DATA SECTION -
++++
What follows belongs to an exercise in optimizing a design on an open flow for small area, a short achievable clock period and few clock cycles; a production flow would make more cautious choices. At most, simulation tests tie the RTL to the original design; equivalence was not proved. No functional check of the RTL was part of run 1. No driver is modelled on the clock port, so clocking that relies on it looks cheaper here than on a real chip. Power figures rest on the tool's default switching activity, not on a simulated workload.

==> flow/design.v, too long to show whole: its modules and the start of the top module <==
// module mac_sat_21: 915 lines
// module csa_fa: 10 lines
// module csa_ha: 9 lines
// module rescale_sat: 580 lines
// module w21_col_mac_seq: 56 lines
module w21_col_mac_seq (
    input  logic                    clk,
    input  logic                    rst,
    input  logic                    start,
    output logic [ADDR_W-1:0]       adrs_clm,
    input  logic signed [D_W-1:0]   w_in,
    input  logic signed [D_W-1:0]   x_in,
    output logic                    busy,
    output logic                    done,
    output logic signed [D_W-1:0]   result
);
  // ...
==> flow/flow/run.sh <==
#!/bin/bash
set -euo pipefail
MARGIN=$(cat flow/margin.txt)
bash standard.sh "SETUP_SLACK_MARGIN=${MARGIN}" \
  "BUFFER_PORTS_ARGS=-buffer_cell sky130_fd_sc_hd__buf_1" finish > flow_make.log 2>&1
test -s out/final.def
==> flow/flow/margin.txt <==
5.4
==> flow/standard.sh <==
#!/bin/bash
# synth_recipe.tcl (not shown) runs the flow's synth.tcl, then flattens the netlist and writes it again
# the make line also repeats each setting of config.mk as NAME=value (left out here)
make -C /OpenROAD-flow-scripts/flow DESIGN_CONFIG=/design/flow/config.mk WORK_HOME=/design/flow/orfs CLKGATE_MAP_FILE= SYNTH_SCRIPT=/design/flow/synth_recipe.tcl "${@:-finish}"
==> flow/config.mk <==
export PLATFORM = sky130hd
export DESIGN_NAME = w21_col_mac_seq
export DESIGN_NICKNAME = w21_col_mac_seq
export VERILOG_FILES = /design/flow/design.v
export SDC_FILE = /design/flow/constraint.sdc
export NUM_CORES = 4
export LEC_CHECK = 0
export ABC_CLOCK_PERIOD_IN_PS = 3000
export CAP_MARGIN = 20
export CORE_MARGIN = 2
export CORE_UTILIZATION = 40
export SLEW_MARGIN = 20
export SYNTH_HIERARCHICAL = 1
==> flow/constraint.sdc <==
create_clock -name core_clock -period 9.0 [get_ports {clk}]
set_input_delay 1.8000 -clock core_clock [delete_from_list [all_inputs] [get_ports {clk}]]
set_output_delay 1.8000 -clock core_clock [all_outputs]
set_load 0.01 [all_outputs]
==> results.cfg, run 1 <==
[worst_setup_path]
arrival_ns = 3.88
cpPeakStageDelay_ns = 0.60
cp_cell_sequence = a22oi_1 -> xnor2_1 -> fa_1 -> fa_1 -> fa_1 -> fa_1 -> fa_1

[cts]
post_cts_resized = 49
htreeDepth = 4
insertion_delay_ns = 0.46

[finish]
largest_register = u_mac.acc_a
layout.nets = 1868
nFlopsAndLatches = 158
layout_commonest_cell = xnor2_1
sh_seq_area_pct = 18.7
largest_class = multi-input combinational cells
design_area_mm2 = 0.0178

[place]
dp_hpwl_mm = 32.0

[grt]
grt_remaining_overflow = 0

[floorplan]
core-area_mm2 = 0.0399

[detailed_routing]
top_layer = met5
firstDrtPassIters = 6

[sta]
rsz0062_at_grt = true
setup_violations = 0
period_needed_ns = 3.54

[synth]
yosys_warnings = 8

[power_and_ir_drop]
switching_share_pct = 46.4
internal_power_uw = 3970

[outcome]
run_status = finished clean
++++
YOUR GOAL -
Which lines hold the word "here"? Copy each of them from the records.

SOLUTION TO THIS TASK -
What follows belongs to an exercise in optimizing a design on an open flow for small area, a short achievable clock period and few clock cycles; a production flow would make more cautious choices. At most, simulation tests tie the RTL to the original design; equivalence was not proved. No functional check of the RTL was part of run 1. No driver is modelled on the clock port, so clocking that relies on it looks cheaper here than on a real chip. Power figures rest on the tool's default switching activity, not on a simulated workload.
# the make line also repeats each setting of config.mk as NAME=value (left out here)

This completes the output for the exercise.